Characteristics that originates in $x<0$ at $t=0$ have $\frac{dx}{dt}=\frac{1}{2}$.
Hence,
$u(x,t)=\frac{1}{4}$ with boundery char. $x=1/2t$
Thus,
$u(x,t)=\frac{1}{4} : x<\frac{t}{2}$
$u(x,0)=\frac{1}{4} : 1<\frac{t}{2}$
$0<t$
I am unsure how to apply the boundary data and also for (b) as it is $u(x,1)$ i do not know how to proceed. Any help would be appreciated.
The car density $u$ is constant along the characteristics given by $dx/dt = f'(u)= 1-2u$. Thus, they are straight lines in the $x$-$t$ plane, given by $x(t) = \left[1-2\, u(0)\right] t + x(0)$.

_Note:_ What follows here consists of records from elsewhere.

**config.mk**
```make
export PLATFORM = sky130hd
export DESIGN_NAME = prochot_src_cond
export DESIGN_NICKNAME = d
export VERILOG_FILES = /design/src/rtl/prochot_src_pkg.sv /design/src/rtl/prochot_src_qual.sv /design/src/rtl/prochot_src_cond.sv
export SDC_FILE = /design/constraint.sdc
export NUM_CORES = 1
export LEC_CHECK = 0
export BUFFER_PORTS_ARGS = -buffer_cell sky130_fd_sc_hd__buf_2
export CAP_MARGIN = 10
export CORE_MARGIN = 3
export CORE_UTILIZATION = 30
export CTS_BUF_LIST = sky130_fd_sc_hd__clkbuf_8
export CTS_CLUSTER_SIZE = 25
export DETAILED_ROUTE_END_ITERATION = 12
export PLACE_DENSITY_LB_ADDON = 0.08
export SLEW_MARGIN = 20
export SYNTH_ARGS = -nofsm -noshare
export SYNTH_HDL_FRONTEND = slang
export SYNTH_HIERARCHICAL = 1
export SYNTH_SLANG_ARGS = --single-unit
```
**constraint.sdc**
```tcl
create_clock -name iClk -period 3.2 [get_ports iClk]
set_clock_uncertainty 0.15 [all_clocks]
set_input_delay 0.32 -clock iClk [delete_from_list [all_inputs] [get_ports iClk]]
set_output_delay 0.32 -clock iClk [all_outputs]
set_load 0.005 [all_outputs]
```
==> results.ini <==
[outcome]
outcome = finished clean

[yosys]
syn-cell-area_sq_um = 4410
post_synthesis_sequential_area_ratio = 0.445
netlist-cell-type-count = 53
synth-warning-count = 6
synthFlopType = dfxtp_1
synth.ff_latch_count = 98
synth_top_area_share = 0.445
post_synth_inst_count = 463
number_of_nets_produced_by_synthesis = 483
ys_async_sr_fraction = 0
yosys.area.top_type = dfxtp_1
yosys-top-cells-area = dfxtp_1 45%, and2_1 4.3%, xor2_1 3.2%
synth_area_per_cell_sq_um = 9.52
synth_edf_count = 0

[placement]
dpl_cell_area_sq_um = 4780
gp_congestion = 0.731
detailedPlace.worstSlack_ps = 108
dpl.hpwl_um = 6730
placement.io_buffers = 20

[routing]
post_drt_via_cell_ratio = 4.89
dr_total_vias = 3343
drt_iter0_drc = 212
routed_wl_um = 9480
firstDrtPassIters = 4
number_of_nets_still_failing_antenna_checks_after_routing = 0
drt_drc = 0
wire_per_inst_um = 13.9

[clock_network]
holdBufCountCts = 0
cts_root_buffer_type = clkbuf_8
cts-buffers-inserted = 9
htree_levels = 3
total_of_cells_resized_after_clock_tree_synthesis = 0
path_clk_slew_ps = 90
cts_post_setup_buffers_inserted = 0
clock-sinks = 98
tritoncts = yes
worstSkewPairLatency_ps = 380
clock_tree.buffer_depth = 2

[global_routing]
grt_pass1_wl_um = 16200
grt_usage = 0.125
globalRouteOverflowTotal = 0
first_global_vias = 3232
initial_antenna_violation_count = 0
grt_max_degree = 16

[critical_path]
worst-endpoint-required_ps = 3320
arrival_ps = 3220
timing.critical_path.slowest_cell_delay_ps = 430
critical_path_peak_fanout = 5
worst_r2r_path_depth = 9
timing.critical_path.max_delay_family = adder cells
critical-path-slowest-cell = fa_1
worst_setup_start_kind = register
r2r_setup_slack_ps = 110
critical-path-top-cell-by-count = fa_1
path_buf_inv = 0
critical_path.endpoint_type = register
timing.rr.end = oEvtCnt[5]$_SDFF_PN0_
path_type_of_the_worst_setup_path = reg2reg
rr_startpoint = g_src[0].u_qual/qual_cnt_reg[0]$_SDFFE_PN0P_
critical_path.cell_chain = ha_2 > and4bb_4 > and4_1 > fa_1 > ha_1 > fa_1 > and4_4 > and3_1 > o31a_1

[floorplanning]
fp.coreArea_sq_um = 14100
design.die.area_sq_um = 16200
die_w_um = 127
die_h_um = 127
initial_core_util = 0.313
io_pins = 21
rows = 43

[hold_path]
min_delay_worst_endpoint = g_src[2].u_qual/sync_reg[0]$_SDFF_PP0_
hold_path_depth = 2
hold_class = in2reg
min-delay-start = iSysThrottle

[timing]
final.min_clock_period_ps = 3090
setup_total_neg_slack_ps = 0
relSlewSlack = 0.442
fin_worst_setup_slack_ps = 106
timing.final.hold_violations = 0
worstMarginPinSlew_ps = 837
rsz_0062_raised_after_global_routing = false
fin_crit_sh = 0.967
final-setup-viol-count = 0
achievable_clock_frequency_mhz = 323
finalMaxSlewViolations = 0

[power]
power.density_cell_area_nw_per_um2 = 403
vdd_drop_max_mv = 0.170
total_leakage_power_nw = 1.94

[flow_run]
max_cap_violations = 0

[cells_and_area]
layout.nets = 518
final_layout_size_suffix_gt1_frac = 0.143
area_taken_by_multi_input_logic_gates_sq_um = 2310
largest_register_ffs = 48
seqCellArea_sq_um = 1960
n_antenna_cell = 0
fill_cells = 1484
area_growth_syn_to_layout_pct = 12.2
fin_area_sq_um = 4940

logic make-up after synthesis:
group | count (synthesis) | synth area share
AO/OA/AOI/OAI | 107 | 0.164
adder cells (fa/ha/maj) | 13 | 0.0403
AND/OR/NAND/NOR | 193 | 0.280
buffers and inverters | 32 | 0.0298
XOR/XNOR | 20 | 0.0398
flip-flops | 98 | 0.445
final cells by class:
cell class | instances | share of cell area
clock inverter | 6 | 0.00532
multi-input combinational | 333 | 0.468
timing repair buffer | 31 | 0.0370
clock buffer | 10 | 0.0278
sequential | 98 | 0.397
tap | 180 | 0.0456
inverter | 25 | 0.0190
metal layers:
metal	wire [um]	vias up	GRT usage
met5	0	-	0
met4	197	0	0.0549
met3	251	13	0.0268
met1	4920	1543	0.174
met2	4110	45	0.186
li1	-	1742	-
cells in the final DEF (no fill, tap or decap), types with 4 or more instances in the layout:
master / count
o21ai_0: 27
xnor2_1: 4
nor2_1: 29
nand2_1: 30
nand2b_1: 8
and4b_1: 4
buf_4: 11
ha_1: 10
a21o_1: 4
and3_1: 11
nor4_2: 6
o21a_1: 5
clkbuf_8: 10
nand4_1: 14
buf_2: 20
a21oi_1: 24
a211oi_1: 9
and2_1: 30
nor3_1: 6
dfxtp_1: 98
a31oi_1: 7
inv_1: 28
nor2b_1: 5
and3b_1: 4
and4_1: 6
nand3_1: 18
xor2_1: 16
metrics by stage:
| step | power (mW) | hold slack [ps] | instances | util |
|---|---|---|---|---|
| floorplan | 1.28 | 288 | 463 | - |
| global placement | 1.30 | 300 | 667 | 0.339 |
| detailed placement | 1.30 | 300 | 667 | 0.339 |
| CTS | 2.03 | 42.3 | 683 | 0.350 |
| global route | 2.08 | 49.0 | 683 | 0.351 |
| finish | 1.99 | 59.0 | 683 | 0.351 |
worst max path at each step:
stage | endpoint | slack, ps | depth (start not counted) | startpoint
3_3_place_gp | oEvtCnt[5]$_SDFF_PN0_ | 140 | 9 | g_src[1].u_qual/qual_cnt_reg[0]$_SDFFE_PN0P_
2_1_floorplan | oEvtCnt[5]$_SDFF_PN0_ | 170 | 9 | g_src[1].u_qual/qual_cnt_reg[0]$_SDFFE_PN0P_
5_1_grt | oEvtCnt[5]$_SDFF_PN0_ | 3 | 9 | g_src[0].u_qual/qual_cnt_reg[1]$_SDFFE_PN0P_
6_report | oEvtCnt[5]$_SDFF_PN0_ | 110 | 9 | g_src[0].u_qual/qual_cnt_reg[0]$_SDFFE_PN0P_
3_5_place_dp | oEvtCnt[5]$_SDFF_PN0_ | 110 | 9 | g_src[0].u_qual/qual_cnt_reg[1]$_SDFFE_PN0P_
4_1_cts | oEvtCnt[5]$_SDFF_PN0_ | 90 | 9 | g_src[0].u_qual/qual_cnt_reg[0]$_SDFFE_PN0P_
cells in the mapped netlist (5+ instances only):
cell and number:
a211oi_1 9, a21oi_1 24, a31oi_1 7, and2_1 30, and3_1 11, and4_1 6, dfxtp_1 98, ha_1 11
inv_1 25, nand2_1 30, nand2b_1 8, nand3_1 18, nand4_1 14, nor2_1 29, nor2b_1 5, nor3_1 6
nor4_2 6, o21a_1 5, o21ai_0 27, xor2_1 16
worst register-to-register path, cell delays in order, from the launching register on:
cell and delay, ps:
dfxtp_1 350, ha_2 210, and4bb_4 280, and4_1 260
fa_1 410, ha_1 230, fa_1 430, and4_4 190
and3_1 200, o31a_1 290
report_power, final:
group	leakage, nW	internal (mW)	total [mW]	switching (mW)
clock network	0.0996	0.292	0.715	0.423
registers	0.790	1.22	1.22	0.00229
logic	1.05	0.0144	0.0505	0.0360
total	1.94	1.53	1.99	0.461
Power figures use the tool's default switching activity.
==> config.mk <==
export PLATFORM = sky130hd
export DESIGN_NAME = regfile_wb_arbiter
export DESIGN_NICKNAME = d
export VERILOG_FILES = /design/src/rtl/regfile_wb_arbiter.sv
export SDC_FILE = /design/constraint.sdc
export NUM_CORES = 1
export LEC_CHECK = 0
export CAP_MARGIN = 20
export CORE_AREA = 8 8 92 94
export DETAILED_ROUTE_END_ITERATION = 16
export DIE_AREA = 0 0 100 102
export PLACE_DENSITY = 0.87
export SKIP_LAST_GASP = 1
export SYNTH_ARGS = -nofsm -noshare
export SYNTH_HDL_FRONTEND = slang
export SYNTH_SLANG_ARGS = --single-unit
==> constraint.sdc <==
create_clock -name clock -period 7 [get_ports clock]
set_clock_uncertainty 0.05 [all_clocks]
set_input_delay 1.4 -clock clock [delete_from_list [all_inputs] [get_ports clock]]
set_output_delay 1.4 -clock clock [all_outputs]
set_load 0.05 [all_outputs]
==> src/rtl/regfile_wb_arbiter.sv <==
// Writeback arbiter: shares one register-file write port between the ALU and
// load return paths, with load priority, ALU anti-starvation and $zero drop.
module regfile_wb_arbiter #(
    parameter int STARVE_LIMIT = 3,
    parameter int CNT_W        = 16
) (
    input  logic             clock,
    input  logic             reset_n,
    input  logic             alu_valid,
    output logic             alu_ready,
    input  logic [4:0]       alu_reg,
    input  logic [31:0]      alu_data,
    input  logic             mem_valid,
    output logic             mem_ready,
    input  logic [4:0]       mem_reg,
    input  logic [31:0]      mem_data,
    output logic             reg_write,
    output logic [4:0]       write_reg,
    output logic [31:0]      write_data,
    output logic             alu_boost,
    output logic             dropped_r0,
    output logic [CNT_W-1:0] write_count
);

    localparam logic [3:0] LIMIT = 4'(STARVE_LIMIT);

    // Handshake: a request transfers on a rising clock edge where its valid
    // and ready are both high. Ready depends only on the two valids and the
    // starvation counter; at most one ready is high, and both are low in reset.

    logic [3:0]       starve_q, starve_d;
    logic             reg_write_q;
    logic [4:0]       write_reg_q;
    logic [31:0]      write_data_q;
    logic             dropped_q;
    logic [CNT_W-1:0] count_q;

    logic             boost;
    logic             alu_grant;
    logic             mem_grant;
    logic             any_grant;
    logic [4:0]       grant_reg;
    logic [31:0]      grant_data;

    always_comb begin
        boost     = alu_valid && mem_valid && (starve_q == LIMIT);
        alu_grant = reset_n && alu_valid && (!mem_valid || boost);
        mem_grant = reset_n && mem_valid && !alu_grant;
        any_grant = alu_grant || mem_grant;
        grant_reg  = alu_grant ? alu_reg  : mem_reg;
        grant_data = alu_grant ? alu_data : mem_data;
    end

    // The counter only measures unbroken waiting; any idle ALU cycle resets it.
    always_comb begin
        starve_d = starve_q;
        if (!alu_valid || alu_grant) begin
            starve_d = 4'd0;
        end else if (starve_q < LIMIT) begin
            starve_d = starve_q + 4'd1;
        end
    end

    always_ff @(posedge clock or negedge reset_n) begin
        if (!reset_n) begin
            starve_q     <= 4'd0;
            reg_write_q  <= 1'b0;
            write_reg_q  <= 5'd0;
            write_data_q <= 32'd0;
            dropped_q    <= 1'b0;
            count_q      <= '0;
        end else begin
            starve_q    <= starve_d;
            reg_write_q <= 1'b0;
            dropped_q   <= 1'b0;
            if (any_grant) begin
                if (grant_reg != 5'd0) begin
                    reg_write_q  <= 1'b1;
                    write_reg_q  <= grant_reg;
                    write_data_q <= grant_data;
                    count_q      <= count_q + CNT_W'(1);
                end else begin
                    dropped_q <= 1'b1;
                end
            end
        end
    end

    assign alu_ready   = alu_grant;
    assign mem_ready   = mem_grant;
    assign alu_boost   = reset_n && boost;
    assign reg_write   = reg_write_q;
    assign write_reg   = write_reg_q;
    assign write_data  = write_data_q;
    assign dropped_r0  = dropped_q;
    assign write_count = count_q;

endmodule
--- config.mk ---
export PLATFORM = sky130hd
export DESIGN_NAME = ct_byte_sink_flat
export DESIGN_NICKNAME = d
export VERILOG_FILES = /design/src/rtl/ct_byte_sink_if.sv /design/src/rtl/ct_byte_sink.sv /design/src/flat_wrapper.sv
export SDC_FILE = /design/constraint.sdc
export NUM_CORES = 1
export LEC_CHECK = 0
export BUFFER_PORTS_ARGS = -buffer_cell sky130_fd_sc_hd__buf_2
export CORE_MARGIN = 1
export CORE_UTILIZATION = 58
export CTS_CLUSTER_SIZE = 20
export DETAILED_ROUTE_END_ITERATION = 10
export HOLD_SLACK_MARGIN = 0.03
export MAX_ROUTING_LAYER = met4
export PLACE_DENSITY = 0.76
export SLEW_MARGIN = 5
export SYNTH_ARGS = -nofsm -noshare
export SYNTH_HDL_FRONTEND = slang
export SYNTH_SLANG_ARGS = --single-unit
--- constraint.sdc ---
create_clock -name clk -period 6.42 [get_ports clk]
set_input_delay 0.642 -clock clk [delete_from_list [all_inputs] [get_ports clk]]
set_output_delay 0.642 -clock clk [all_outputs]
set_load 0.02 [all_outputs]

(a) The characteristics with initial condition $x(0) < 0$ are increasing linear functions given by $x(t) = t/2 + x(0)$, on which $u = 1/4$. They cross the boundary condition corresponding to the red light, which may be represented by a vertical line in the $x$-$t$ plane on which $u=1$. A shock wave arises, which speed $a_0$ is given by the Rankine-Hugoniot jump condition $$ a_0 = \frac{f(1) - f(1/4)}{1 - 1/4} = -1/4\, . $$
(b.i) According to the previous answer, we have in facts $$ u(x,t) = \left\lbrace \begin{aligned} &1/4 &&\mathrm{if}\quad x < a_0 t \, , \\ &1 &&\mathrm{if}\quad a_0 t < x \leq 0 \, , \\ &0 &&\mathrm{if}\quad 0 < x \, ,\\ \end{aligned} \right. $$ for $t\leq t_0$, where $t_0 = 1$. Now, $t>t_0$, i.e. the stop light is green. Several cases are considered:
At the beginning, the shock wave with speed $a_0$ still exists, since the characteristics issued from $x(1)<a_0$ and $a_0 \leq x(1) < 0$ are still crossing. However, a rarefaction wave (fan) arises since the characteristics issued from $a_0 \leq x(1) < 0$ and $0 < x(1)$ are splitting. The left limit of the rarefaction fan meets the shock wave if the characteristic issued from $x(1) = 0$ crosses the shock-wave with speed $a_0$ at some time $t_1$, such that $x(t_1) = 1-t_1 = a_0 t_1$, i.e. $$ t_1 = \frac{1}{1+a_0} = 4/3 \, . $$
(b.ii) The rarefaction solution is given by $u(x,t) = {f'}^{-1}\!\left(\frac{x}{t-1}\right)$. Therefore, for $1<t<t_1$, the solution is $$ u(x,t) = \left\lbrace \begin{aligned} &1/4 &&\mathrm{if}\quad x < a_0 t \, , \\ &1 &&\mathrm{if}\quad a_0 t < x \leq 1-t \, , \\ &\frac{1}{2}\frac{t-1 -x}{t-1} &&\mathrm{if}\quad 1-t \leq x \leq t-1 \, .\\ &0 &&\mathrm{if}\quad t-1 < x \, .\\ \end{aligned} \right. $$ For times $t>t_1$, the shock-wave results from the crossing of the characteristics issued from $x(1)<a_0$ and the rarefaction wave. It remains to determine the position $y(t)$ of the discontinuity. On the right of the shock trajectory $(y(t),t)$, we have the data coming from the rarefaction, and on the left, we have the data $u=1/4$. Therefore, the Rankine-Hugoniot condition writes $$ y'(t) = \frac{f\left(\frac{1}{2}\frac{t-1 - y(t)}{t-1}\right) - f(1/4)}{\frac{1}{2}\frac{t-1 - y(t)}{t-1} - 1/4} \, , $$ with the initial condition $y(t_1) = a_0 t_1$. Solving this differential equation gives the trajectory of the discontinuity.